14. Department of Emergency Medicine, St. Joseph Mercy Hospital, Ann Arbor, Michigan, USA,

15. Anesthesiology, University of North Carolina Chapel Hill, Chapel Hill, North Carolina, USA

16. Emergency Medicine, University of North Carolina Chapel Hill, Chapel Hill, North Carolina, USA

Abstract

AbstractAfrican Americans experience a greater burden of acute pain than non-Hispanic white individuals across of variety of acute medical conditions, but it is unknown whether this is the case after trauma.

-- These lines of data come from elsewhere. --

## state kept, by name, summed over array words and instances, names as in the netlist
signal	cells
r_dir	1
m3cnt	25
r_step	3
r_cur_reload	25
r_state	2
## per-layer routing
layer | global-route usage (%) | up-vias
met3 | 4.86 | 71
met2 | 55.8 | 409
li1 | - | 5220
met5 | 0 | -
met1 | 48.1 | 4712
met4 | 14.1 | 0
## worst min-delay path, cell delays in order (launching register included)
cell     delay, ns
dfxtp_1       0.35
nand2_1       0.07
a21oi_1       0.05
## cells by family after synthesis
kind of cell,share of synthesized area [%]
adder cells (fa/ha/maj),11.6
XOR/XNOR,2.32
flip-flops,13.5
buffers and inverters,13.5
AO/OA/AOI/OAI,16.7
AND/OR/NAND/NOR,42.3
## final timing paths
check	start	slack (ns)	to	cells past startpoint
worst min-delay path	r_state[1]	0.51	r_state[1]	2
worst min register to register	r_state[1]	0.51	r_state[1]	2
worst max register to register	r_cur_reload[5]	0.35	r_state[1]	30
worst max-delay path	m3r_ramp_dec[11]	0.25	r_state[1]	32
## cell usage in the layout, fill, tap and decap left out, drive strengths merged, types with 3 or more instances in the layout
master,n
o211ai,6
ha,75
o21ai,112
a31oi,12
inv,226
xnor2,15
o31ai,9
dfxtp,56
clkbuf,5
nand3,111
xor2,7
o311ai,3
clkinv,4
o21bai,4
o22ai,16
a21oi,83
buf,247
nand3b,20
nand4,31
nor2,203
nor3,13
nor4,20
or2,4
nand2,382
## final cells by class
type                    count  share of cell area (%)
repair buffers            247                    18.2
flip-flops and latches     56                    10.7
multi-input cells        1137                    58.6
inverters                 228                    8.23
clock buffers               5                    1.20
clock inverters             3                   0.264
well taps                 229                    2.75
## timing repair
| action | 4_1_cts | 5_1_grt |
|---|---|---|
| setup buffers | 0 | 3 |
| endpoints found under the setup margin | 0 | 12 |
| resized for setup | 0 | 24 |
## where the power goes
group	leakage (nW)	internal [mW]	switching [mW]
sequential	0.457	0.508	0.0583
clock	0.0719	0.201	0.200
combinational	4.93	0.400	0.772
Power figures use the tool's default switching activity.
$ cat src/rtl/generic_dual_port_ram_clr.sv
// Simple-dual-port RAM with per-lane write mask, selectable read-during-write
// behaviour, optional output register and a built-in clear sweep engine.
module generic_dual_port_ram_clr #(
    parameter int                    DATA_WIDTH    = 16,
    parameter int                    ADDRESS_WIDTH = 8,
    parameter int                    BYTE_WIDTH    = 8,
    parameter int                    RDW_MODE      = 0,
    parameter int                    OUTPUT_REG    = 0,
    parameter logic [DATA_WIDTH-1:0] CLEAR_VALUE   = {DATA_WIDTH{1'b0}}
) (
    input  logic                             clk,
    input  logic                             rst,
    input  logic                             clear_req,
    output logic                             busy,
    input  logic                             wr_en,
    input  logic [ADDRESS_WIDTH-1:0]         wr_addr,
    input  logic [DATA_WIDTH-1:0]            wr_data,
    input  logic [DATA_WIDTH/BYTE_WIDTH-1:0] wr_mask,
    input  logic                             rd_en,
    input  logic [ADDRESS_WIDTH-1:0]         rd_addr,
    output logic [DATA_WIDTH-1:0]            rd_data,
    output logic                             rd_valid
);

    localparam int NB    = DATA_WIDTH / BYTE_WIDTH;
    localparam int DEPTH = 1 << ADDRESS_WIDTH;
    localparam bit USE_NEW_DATA = (RDW_MODE != 32'sd0);
    localparam bit USE_OUT_REG  = (OUTPUT_REG != 32'sd0);
    // clr_addr carries one spare bit so the terminal count never wraps.
    localparam logic [ADDRESS_WIDTH:0] CLR_LAST = {1'b0, {ADDRESS_WIDTH{1'b1}}};
    localparam logic [ADDRESS_WIDTH:0] CLR_ZERO = {(ADDRESS_WIDTH+1){1'b0}};
    localparam logic [ADDRESS_WIDTH:0] CLR_ONE  = {{ADDRESS_WIDTH{1'b0}}, 1'b1};

    typedef enum logic [0:0] {
        ST_IDLE  = 1'b0,
        ST_CLEAR = 1'b1
    } state_t;

    logic [DATA_WIDTH-1:0]    mem_q [0:DEPTH-1];

    state_t                   state_q, state_d;
    logic [ADDRESS_WIDTH:0]   clr_addr_q, clr_addr_d;
    logic                     busy_q, busy_d;
    logic [DATA_WIDTH-1:0]    rd_data1_q, rd_data1_d;
    logic                     rd_valid1_q, rd_valid1_d;
    logic [DATA_WIDTH-1:0]    rd_data2_q, rd_data2_d;
    logic                     rd_valid2_q, rd_valid2_d;

    logic [NB-1:0]            mem_lane_we_s;
    logic [ADDRESS_WIDTH-1:0] mem_addr_s;
    logic [DATA_WIDTH-1:0]    mem_wdata_s;
    logic                     wr_accept_s;
    logic                     rd_accept_s;
    logic                     rdw_hit_s;
    logic [DATA_WIDTH-1:0]    rd_word_s;
    logic [DATA_WIDTH-1:0]    rd_merge_s;

    // Sweep/idle sequencing and arbitration of the single array write port.
    always_comb begin
        state_d       = state_q;
        clr_addr_d    = clr_addr_q;
        mem_lane_we_s = {NB{1'b0}};
        mem_addr_s    = wr_addr;
        mem_wdata_s   = wr_data;
        wr_accept_s   = 1'b0;
        rd_accept_s   = 1'b0;
        case (state_q)
            ST_CLEAR: begin
                mem_lane_we_s = {NB{1'b1}};
                mem_addr_s    = clr_addr_q[ADDRESS_WIDTH-1:0];
                mem_wdata_s   = CLEAR_VALUE;
                if (clr_addr_q == CLR_LAST) begin
                    state_d    = ST_IDLE;
                    clr_addr_d = CLR_ZERO;
                end else begin
                    clr_addr_d = clr_addr_q + CLR_ONE;
                end
            end
            ST_IDLE: begin
                wr_accept_s = wr_en;
                rd_accept_s = rd_en;
                if (wr_en) begin
                    mem_lane_we_s = wr_mask;
                end else begin
                    mem_lane_we_s = {NB{1'b0}};
                end
                if (clear_req) begin
                    state_d    = ST_CLEAR;
                    clr_addr_d = CLR_ZERO;
                end else begin
                    state_d    = ST_IDLE;
                end
            end
            default: begin
                state_d    = ST_CLEAR;
                clr_addr_d = CLR_ZERO;
            end
        endcase
        busy_d = (state_d == ST_CLEAR);
    end

    // Read path: optional same-address bypass, then one or two pipeline stages.
    always_comb begin
        rd_word_s  = mem_q[rd_addr];
        rdw_hit_s  = rd_accept_s && wr_accept_s && (wr_addr == rd_addr);
        rd_merge_s = rd_word_s;
        for (int i = 0; i < NB; i++) begin
            if (USE_NEW_DATA && rdw_hit_s && wr_mask[i]) begin
                rd_merge_s[i*BYTE_WIDTH +: BYTE_WIDTH] = wr_data[i*BYTE_WIDTH +: BYTE_WIDTH];
            end else begin
                rd_merge_s[i*BYTE_WIDTH +: BYTE_WIDTH] = rd_word_s[i*BYTE_WIDTH +: BYTE_WIDTH];
            end
        end
        rd_valid1_d = rd_accept_s;
        if (rd_accept_s) begin
            rd_data1_d = rd_merge_s;
        end else begin
            rd_data1_d = rd_data1_q;
        end
        // The second stage keeps draining during a sweep so in-flight reads complete.
        rd_valid2_d = rd_valid1_q;
        if (rd_valid1_q) begin
            rd_data2_d = rd_data1_q;
        end else begin
            rd_data2_d = rd_data2_q;
        end
    end

    // Array write port; contents are not reset, the sweep initialises them.
    always_ff @(posedge clk) begin
        for (int i = 0; i < NB; i++) begin
            if (mem_lane_we_s[i]) begin
                mem_q[mem_addr_s][i*BYTE_WIDTH +: BYTE_WIDTH] <= mem_wdata_s[i*BYTE_WIDTH +: BYTE_WIDTH];
            end
        end
    end

    // Control state and read pipeline registers.
    always_ff @(posedge clk or posedge rst) begin
        if (rst) begin
            state_q     <= ST_CLEAR;
            clr_addr_q  <= CLR_ZERO;
            busy_q      <= 1'b1;
            rd_data1_q  <= {DATA_WIDTH{1'b0}};
            rd_valid1_q <= 1'b0;
            rd_data2_q  <= {DATA_WIDTH{1'b0}};
            rd_valid2_q <= 1'b0;
        end else begin
            state_q     <= state_d;
            clr_addr_q  <= clr_addr_d;
            busy_q      <= busy_d;
            rd_data1_q  <= rd_data1_d;
            rd_valid1_q <= rd_valid1_d;
            rd_data2_q  <= rd_data2_d;
            rd_valid2_q <= rd_valid2_d;
        end
    end

    assign busy     = busy_q;
    assign rd_data  = USE_OUT_REG ? rd_data2_q  : rd_data1_q;
    assign rd_valid = USE_OUT_REG ? rd_valid2_q : rd_valid1_q;

endmodule

$ cat config.mk
export PLATFORM = sky130hd
export DESIGN_NAME = generic_dual_port_ram_clr
export DESIGN_NICKNAME = d
export VERILOG_FILES = /design/src/rtl/generic_dual_port_ram_clr.sv
export SDC_FILE = /design/constraint.sdc
export NUM_CORES = 2
export LEC_CHECK = 0
export CAP_MARGIN = 20
export CORE_ASPECT_RATIO = 1.25
export CORE_MARGIN = 5
export CORE_UTILIZATION = 63
export DETAILED_ROUTE_END_ITERATION = 12
export PLACE_DENSITY = 0.77
export SLEW_MARGIN = 20
export SYNTH_ARGS = -nofsm -noshare
export SYNTH_HDL_FRONTEND = slang
export SYNTH_SLANG_ARGS = --single-unit
$ cat constraint.sdc
create_clock -name clk -period 9.6 [get_ports clk]
set_input_delay 1.44 -clock clk [delete_from_list [all_inputs] [get_ports clk]]
set_output_delay 1.44 -clock clk [all_outputs]
set_load 0.1 [all_outputs]
==> key figures <==
Status
  – Status: completed

Clocking
  – Hold-fix buffers at CTS: 0
  – Bufs on Longest Clock Path: 4
  – Skew-Pair Late Insertion Delay: 910 ps
  – Postcts setup bufs: 0
  – CTS tree: built
  – Cts repair resizes: 0
  – Reg clk slew, reported paths: 70 ps
  – Root Driver: clkbuf_16
  – H-Tree Depth: 5
  – Inserted Clock Buffers: 365
  – TritonCTS Sinks: 4123

Layout
  – Share of layout cells above drive strength 1: 0.177
  – Area grow syn2layout: 9.10%
  – Final #Nets: 8026
  – Fill cells: 14871
  – Post-layout util: 0.691

Global route
  – GRT Util Overall: 0.314
  – Overflow after GRT: 0
  – Largest net degree at the start of global routing: 217
  – First-pass GRT wire length: 602 mm
  – Vias in the first global route: 83138
  – Initial antenna violation count: 22

STA
  – Final Slew Violations: 0
  – Setup_tns: 0 ps
  – Worst-Margin Slew: 1370 ps
  – Layout Skew: 53.7 ps
  – Final Setup Violations: 0
  – Slew headroom: 0.0839
  – Final worst setup slack: 4380 ps
  – RSZ-0062 raised after global routing: false
  – Final min period: 5220 ps
  – Tcrit/Tclk final: 0.544
  – Maximum clock rate: 192 MHz
  – Final-report hold violation count: 0

Floorplan
  – Cell row count: 207
  – Die W: 463 um
  – Die H: 576 um
  – Starting Density: 0.634
  – Core outline area: 255000 sq um
  – I/O Pins: 57
  – DIE AREA: 267000 sq um

Route
  – Routed len/inst: 36.1 um
  – DRC: 0
  – Routed vias/inst: 7.13
  – Iter 0 DRT Violations: 11946
  – Final WL: 420 mm
  – Pre-Repair DR Iteration Count: 8
  – Post-route antenna net violation count: 0
  – Via count: 82942

Synthesis
  – Seq cells post-synth: 4123
  – Ys async rst share: 0.00655
  – Post-Syn Instances: 7901
  – Dominant cell type by area after synthesis: edfxtp_1
  – Synthesized area: 162000 sq um
  – Sequential area share after synthesis: 0.766
  – Syn_area_per_cell: 20.4 sq um
  – Top cell type's share of synthesized area: 0.762
  – Yosys warning total: 0
  – Post-synth cell types: 76
  – Largest cells by area after synthesis: edfxtp_1 76%, mux4_2 9.1%, mux2i_1 4.2%, nor2_1 1.3%, mux4_1 1.1%
  – Syn Nets: 7941
  – Post-synth EDFFs: 4096
  – Ys flop type: edfxtp_1

Worst setup path
  – FF-to-FF setup slack: 5220 ps
  – Crit end category: flop
  – Setup Crit Path Kind: in2reg
  – Crit path launch type: input port
  – Slowest CP cell: nor2_4
  – Start point of the critical path: rd_addr[2]
  – Critical Path AT: 6010 ps
  – FF-to-FF path depth: 7
  – Worst r2r src: busy
  – Critical path's largest stage delay: 730 ps
  – CP cell instances: buf_8, buf_4, nor2_4, buf_4, buf_4, a22oi_1, and3_1, a2111oi_2, nand4b_1, o211ai_1
  – CP most frequent cell: buf_4
  – CP Data Required Time: 10390 ps
  – Crit-path max FO: 65

Power and ir drop
  – Leakage: 54.9 nW
  – Power Density: 200 nW/um^2
  – Total Power: 35.2 mW
  – Peak supply drop: 170 uV

Placed design
  – Place WS: 3820 ps
  – Hpwl dp: 245 mm
  – GP Congestion: 0.872
  – Count of buffers from port buffering: 56

Hold path
  – Hold Path Cell Cnt: 2
  – Min-delay worst type: reg2reg
  – Startpoint of the worst hold path: clr_addr_q[8]

Run
  – Max capacitance violation total: 0
stage by stage:
stage	instances	hold slack, ps	cell area (sq um)
floorplan	7901	477	162000
global placement	10954	488	164000
detailed placement	10960	506	165000
CTS	11606	511	176000
global route	11611	553	176000
finish	11635	516	176000
area by class of cell:
| cell class | count | area, sq um | share of cell area |
|---|---|---|---|
| diodes | 26 | 65.1 | 0.000369 |
| clock buffers | 434 | 9520 | 0.0540 |
| clock inverters | 212 | 1990 | 0.0113 |
| inverters | 14 | 60.1 | 0.000341 |
| multi-input cells | 3264 | 34500 | 0.196 |
| flip-flops and latches | 4123 | 124000 | 0.702 |
| well taps | 3344 | 4180 | 0.0237 |
| repair buffers | 218 | 2230 | 0.0126 |
synthesized netlist by cell type (10+ instances only):
cell and instances:
buf_12 24, mux4_2 652, o211ai_1 15, buf_2 94
nand2_1 178, buf_4 34, inv_1 13, nor4b_1 12
o21ai_0 100, a22oi_1 69, nand3_1 41, a221oi_1 40
a21oi_1 120, a31oi_1 10, o2111ai_1 16, mux2_2 71
edfxtp_1 4096, a211oi_1 31, o22a_1 16, buf_8 48
nor2b_1 24, mux2i_1 671, clkbuf_1 189, and3_1 16
dfrtp_1 26, o22ai_1 173, nor2_1 569, buf_1 40
nor3_1 45, nand4_1 14, o221ai_1 126, clkbuf_8 12
buf_6 59, a2111oi_0 44, mux4_1 70, a22o_1 27
power by group:
part           total (mW)  internal [mW]  switching, mW  leakage (nW)
Sequential           19.5           19.5         0.0193          36.5
Combinational        1.33          0.492          0.836          12.8
Clock                14.4           8.02           6.36          5.59
Total                35.2           28.0           7.21          54.9
placed cells by master, fill, tap and decap left out, types with 88 or more instances in the layout:
cell type / instances
nand2_1: 162
edfxtp_1: 4096
o21ai_0: 100
o221ai_1: 126
o22ai_1: 173
mux4_2: 652
nor2_1: 565
clkinv_1: 88
clkbuf_16: 371
a21oi_1: 120
buf_4: 126
mux2i_1: 670
worst max-delay path: cells and delay by family:
kind | cells | cell delay, ps
buffers and inverters | 4 | 1640
and+or+nand+nor | 3 | 1700
AOI/OAI and AO/OA | 3 | 910
logic make-up after synthesis:
logic type               synth area share
flip-flops                          0.766
multiplexers                        0.149
AND/OR/NAND/NOR                    0.0252
AO/OA/AOI/OAI                      0.0373
buffers and inverters              0.0227
XOR/XNOR                        0.0000542
adder cells (fa/ha/maj)         0.0000775
sequential cells by signal, summed over array words and instances (netlist names):
name        cells
mem_q        4096
rd_data        16
clr_addr_q      9
busy            1
rd_valid        1
metal layers:
layer	share of wire	global-route usage
met5	0.00030	0
met4	0.076	0.199
met3	0.11	0.0670
met2	0.48	0.496
met1	0.33	0.406
path summary, 6_finish.rpt:
check | endpoint
worst max-delay path | rd_data[8]
worst min-delay path | clr_addr_q[8]
worst max register to register | mem_q[20][9]
worst min register to register | clr_addr_q[8]
max in group asynchronous | clr_addr_q[1]
min in group asynchronous | rd_valid
Power figures use the tool's default switching activity.
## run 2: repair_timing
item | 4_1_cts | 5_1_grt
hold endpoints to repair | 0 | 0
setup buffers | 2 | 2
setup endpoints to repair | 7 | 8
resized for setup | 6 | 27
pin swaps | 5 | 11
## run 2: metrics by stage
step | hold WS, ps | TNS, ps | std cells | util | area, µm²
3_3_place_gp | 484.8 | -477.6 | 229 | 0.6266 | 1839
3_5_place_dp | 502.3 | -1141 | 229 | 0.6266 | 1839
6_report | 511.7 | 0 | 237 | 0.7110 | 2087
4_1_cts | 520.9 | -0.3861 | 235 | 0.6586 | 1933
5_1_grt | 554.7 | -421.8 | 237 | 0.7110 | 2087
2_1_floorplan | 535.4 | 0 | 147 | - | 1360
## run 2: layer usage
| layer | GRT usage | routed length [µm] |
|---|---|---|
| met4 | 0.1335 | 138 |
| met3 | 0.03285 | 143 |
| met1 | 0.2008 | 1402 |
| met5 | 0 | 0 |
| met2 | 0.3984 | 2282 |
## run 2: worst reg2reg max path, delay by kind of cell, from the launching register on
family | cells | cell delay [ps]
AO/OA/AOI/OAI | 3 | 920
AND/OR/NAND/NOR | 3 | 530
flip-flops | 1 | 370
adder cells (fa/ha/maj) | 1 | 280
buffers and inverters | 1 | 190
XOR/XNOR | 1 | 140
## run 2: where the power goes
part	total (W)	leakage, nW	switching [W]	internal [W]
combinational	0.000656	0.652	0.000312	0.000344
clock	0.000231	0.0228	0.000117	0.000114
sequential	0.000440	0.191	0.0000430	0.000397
## src/rtl/pwm_pulse_meas_if.sv

```systemverilog
// Pin-under-test and result bus for pwm_pulse_meas; the monitor drives results, the pin comes from outside.
// Latency/backpressure: none at this level; results are register outputs of the monitor.
interface pwm_pulse_meas_if #(
  parameter int CNT_W = 32
);
  logic             pwm_in;
  logic             meas_valid;
  logic [CNT_W-1:0] high_cycles;
  logic [CNT_W-1:0] low_cycles;
  logic [CNT_W:0]   period_cycles;
  logic             meas_sat;
  logic             stuck;
  logic             stuck_level;

  modport master (
    input  pwm_in,
    output meas_valid, high_cycles, low_cycles, period_cycles, meas_sat, stuck, stuck_level
  );

  modport slave (
    output pwm_in,
    input  meas_valid, high_cycles, low_cycles, period_cycles, meas_sat, stuck, stuck_level
  );
endinterface

```

## src/rtl/pwm_pulse_meas.sv

```systemverilog
// PWM phase monitor: one high/low/period result per full period, stuck-pin flag; PWM_MEAS_GLITCH_FILTER_EN adds a level filter.
// Strobe 3 clocks after the edge that samples a rise (+GLITCH_CYCLES when filtered); no backpressure, results hold until next strobe.
module pwm_pulse_meas #(
  parameter int CNT_W          = 32,
  parameter int TIMEOUT_CYCLES = 270000000,
  parameter int GLITCH_CYCLES  = 4
) (
  input  logic             clk,
  input  logic             rst_n,
  pwm_pulse_meas_if.master bus
);
  localparam int               TO_W    = (TIMEOUT_CYCLES > 1) ? $clog2(TIMEOUT_CYCLES + 1) : 1;
  localparam logic [CNT_W-1:0] CNT_MAX = '1;
  localparam logic [TO_W-1:0]  TO_VAL  = TO_W'(TIMEOUT_CYCLES);

  typedef enum logic [1:0] {WAIT_RISE, MEAS_HIGH, MEAS_LOW} state_t;

  logic sync_q1, sync_q2, lvl, prev_q, rise_q, fall_q;

  always_ff @(posedge clk or negedge rst_n) begin
    if (!rst_n) begin
      sync_q1 <= 1'b0;
      sync_q2 <= 1'b0;
    end else begin
      sync_q1 <= bus.pwm_in;
      sync_q2 <= sync_q1;
    end
  end

`ifdef PWM_MEAS_GLITCH_FILTER_EN
  localparam int GW = $clog2(GLITCH_CYCLES + 1);
  logic          filt_q;
  logic [GW-1:0] gcnt_q;

  // A new level is taken only after GLITCH_CYCLES identical samples in a row.
  always_ff @(posedge clk or negedge rst_n) begin
    if (!rst_n) begin
      filt_q <= 1'b0;
      gcnt_q <= '0;
    end else if (sync_q2 == filt_q) begin
      gcnt_q <= '0;
    end else if (gcnt_q == GW'(GLITCH_CYCLES - 1)) begin
      filt_q <= sync_q2;
      gcnt_q <= '0;
    end else begin
      gcnt_q <= gcnt_q + 1'b1;
    end
  end

  assign lvl = filt_q;
`else
  assign lvl = sync_q2;
`endif

  always_ff @(posedge clk or negedge rst_n) begin
    if (!rst_n) begin
      prev_q <= 1'b0;
      rise_q <= 1'b0;
      fall_q <= 1'b0;
    end else begin
      prev_q <= lvl;
      rise_q <= lvl & ~prev_q;
      fall_q <= ~lvl & prev_q;
    end
  end

  state_t           state_q, state_d;
  logic [CNT_W-1:0] cnt_q, cnt_d, hi_q, hi_d, high_q, high_d, low_q, low_d, cnt_inc;
  logic [CNT_W:0]   per_q, per_d;
  logic             ph_sat_q, ph_sat_d, hi_sat_q, hi_sat_d, sat_q, sat_d, vld_q, vld_d;
  logic             stuck_q, stuck_d, stuck_lvl_q, stuck_lvl_d;
  logic [TO_W-1:0]  to_q, to_d;
  logic             edge_seen, timeout;

  assign edge_seen = rise_q | fall_q;
  // The timeout counter restarts on every edge, so an edge always beats a timeout.
  assign timeout   = (TIMEOUT_CYCLES != 0) && (to_q == TO_VAL) && !edge_seen;
  assign cnt_inc   = (cnt_q == CNT_MAX) ? cnt_q : cnt_q + 1'b1;

  always_comb begin
    state_d     = state_q;
    cnt_d       = cnt_inc;
    ph_sat_d    = ph_sat_q | (cnt_q == CNT_MAX);
    hi_d        = hi_q;
    hi_sat_d    = hi_sat_q;
    high_d      = high_q;
    low_d       = low_q;
    per_d       = per_q;
    sat_d       = sat_q;
    vld_d       = 1'b0;
    stuck_d     = stuck_q & ~edge_seen;
    stuck_lvl_d = stuck_lvl_q;
    if (edge_seen)
      to_d = TO_W'(1);
    else if (to_q != TO_VAL)
      to_d = to_q + 1'b1;
    else
      to_d = to_q;

    unique case (state_q)
      WAIT_RISE: begin
        cnt_d    = cnt_q;
        ph_sat_d = 1'b0;
        if (rise_q) begin
          cnt_d   = CNT_W'(1);
          state_d = MEAS_HIGH;
        end
      end
      MEAS_HIGH: begin
        if (fall_q) begin
          hi_d     = cnt_q;
          hi_sat_d = ph_sat_q;
          cnt_d    = CNT_W'(1);
          ph_sat_d = 1'b0;
          state_d  = MEAS_LOW;
        end
      end
      MEAS_LOW: begin
        if (rise_q) begin
          high_d   = hi_q;
          low_d    = cnt_q;
          per_d    = {1'b0, hi_q} + {1'b0, cnt_q};
          sat_d    = hi_sat_q | ph_sat_q;
          vld_d    = 1'b1;
          cnt_d    = CNT_W'(1);
          ph_sat_d = 1'b0;
          state_d  = MEAS_HIGH;
        end
      end
      default: state_d = WAIT_RISE;
    endcase

    // A timed-out phase is dropped and measurement re-arms on the next rise.
    if (timeout) begin
      stuck_d     = 1'b1;
      stuck_lvl_d = lvl;
      state_d     = WAIT_RISE;
    end
  end

  always_ff @(posedge clk or negedge rst_n) begin
    if (!rst_n) begin
      state_q     <= WAIT_RISE;
      cnt_q       <= '0;
      ph_sat_q    <= 1'b0;
      hi_q        <= '0;
      hi_sat_q    <= 1'b0;
      high_q      <= '0;
      low_q       <= '0;
      per_q       <= '0;
      sat_q       <= 1'b0;
      vld_q       <= 1'b0;
      stuck_q     <= 1'b0;
      stuck_lvl_q <= 1'b0;
      to_q        <= '0;
    end else begin
      state_q     <= state_d;
      cnt_q       <= cnt_d;
      ph_sat_q    <= ph_sat_d;
      hi_q        <= hi_d;
      hi_sat_q    <= hi_sat_d;
      high_q      <= high_d;
      low_q       <= low_d;
      per_q       <= per_d;
      sat_q       <= sat_d;
      vld_q       <= vld_d;
      stuck_q     <= stuck_d;
      stuck_lvl_q <= stuck_lvl_d;
      to_q        <= to_d;
    end
  end

  assign bus.meas_valid    = vld_q;
  assign bus.high_cycles   = high_q;
  assign bus.low_cycles    = low_q;
  assign bus.period_cycles = per_q;
  assign bus.meas_sat      = sat_q;
  assign bus.stuck         = stuck_q;
  assign bus.stuck_level   = stuck_lvl_q;
endmodule

```

## src/flat_wrapper.sv

```systemverilog
// flat-port wrapper written by rule: the top's interface ports become plain ports
module pwm_pulse_meas_flat 
#(
  parameter int CNT_W          = 32,
  parameter int TIMEOUT_CYCLES = 270000000,
  parameter int GLITCH_CYCLES  = 4
)
  (clk, rst_n, bus_pwm_in, bus_meas_valid, bus_high_cycles, bus_low_cycles, bus_period_cycles, bus_meas_sat, bus_stuck, bus_stuck_level);
  pwm_pulse_meas_if #(.CNT_W(CNT_W)) bus_i ();
  input  logic clk;
  input  logic rst_n;
  input wire logic [$bits(bus_i.pwm_in)-1:0] bus_pwm_in;
  output wire logic [$bits(bus_i.meas_valid)-1:0] bus_meas_valid;
  output wire logic [$bits(bus_i.high_cycles)-1:0] bus_high_cycles;
  output wire logic [$bits(bus_i.low_cycles)-1:0] bus_low_cycles;
  output wire logic [$bits(bus_i.period_cycles)-1:0] bus_period_cycles;
  output wire logic [$bits(bus_i.meas_sat)-1:0] bus_meas_sat;
  output wire logic [$bits(bus_i.stuck)-1:0] bus_stuck;
  output wire logic [$bits(bus_i.stuck_level)-1:0] bus_stuck_level;
  assign bus_i.pwm_in = bus_pwm_in;
  assign bus_meas_valid = bus_i.meas_valid;
  assign bus_high_cycles = bus_i.high_cycles;
  assign bus_low_cycles = bus_i.low_cycles;
  assign bus_period_cycles = bus_i.period_cycles;
  assign bus_meas_sat = bus_i.meas_sat;
  assign bus_stuck = bus_i.stuck;
  assign bus_stuck_level = bus_i.stuck_level;
  pwm_pulse_meas #(.CNT_W(CNT_W), .TIMEOUT_CYCLES(TIMEOUT_CYCLES), .GLITCH_CYCLES(GLITCH_CYCLES)) u_core (.clk(clk), .rst_n(rst_n), .bus(bus_i));
endmodule
```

We evaluated pain, pain-related characteristics (eg, peritraumatic distress), and analgesic treatment in 2 cohorts of individuals (African American [n = 931] and non-Hispanic white [n = 948]) presenting to the emergency department (ED) after a motor vehicle collision. We performed a propensity-matched analysis (n = 796 in each group) to assess racial differences in acute pain in the ED. In multivariable models conducted within the matched sample, race was associated with moderate to severe axial pain (odds ratio [OR] 3.2; 95% confidence interval [CI]: 2.1-5.0,P< 0.001) and higher average numerical rating scale scores (1.3; 95% CI: 1.1-1.6;P< 0.001). After adjustment for pain and other covariates, non-Hispanic white patients were more likely to receive an opioid analgesic in the ED (OR 2.0; 95% CI: 1.4-3.0,P< 0.001) or at discharge (OR 4.9; 95% CI: 3.4-7.1,P< 0.001) and also less likely to receive an NSAID in the ED (OR 0.54; 95% CI: 0.38-0.78;P= 0.001) or at discharge (0.31; 95% CI: 0.43-0.84). Racial differences in the severity of acute posttraumatic pain after a motor vehicle collision are not explained by factors such as socioeconomic status or crash characteristics. Despite a higher burden of acute pain, African Americans were less likely to receive opioid analgesics and more likely to receive NSAIDs. Further work is needed to understand the relationship between pain severity, disparities in analgesic treatment, and longer term outcomes, such as post–motor vehicle collision chronic pain.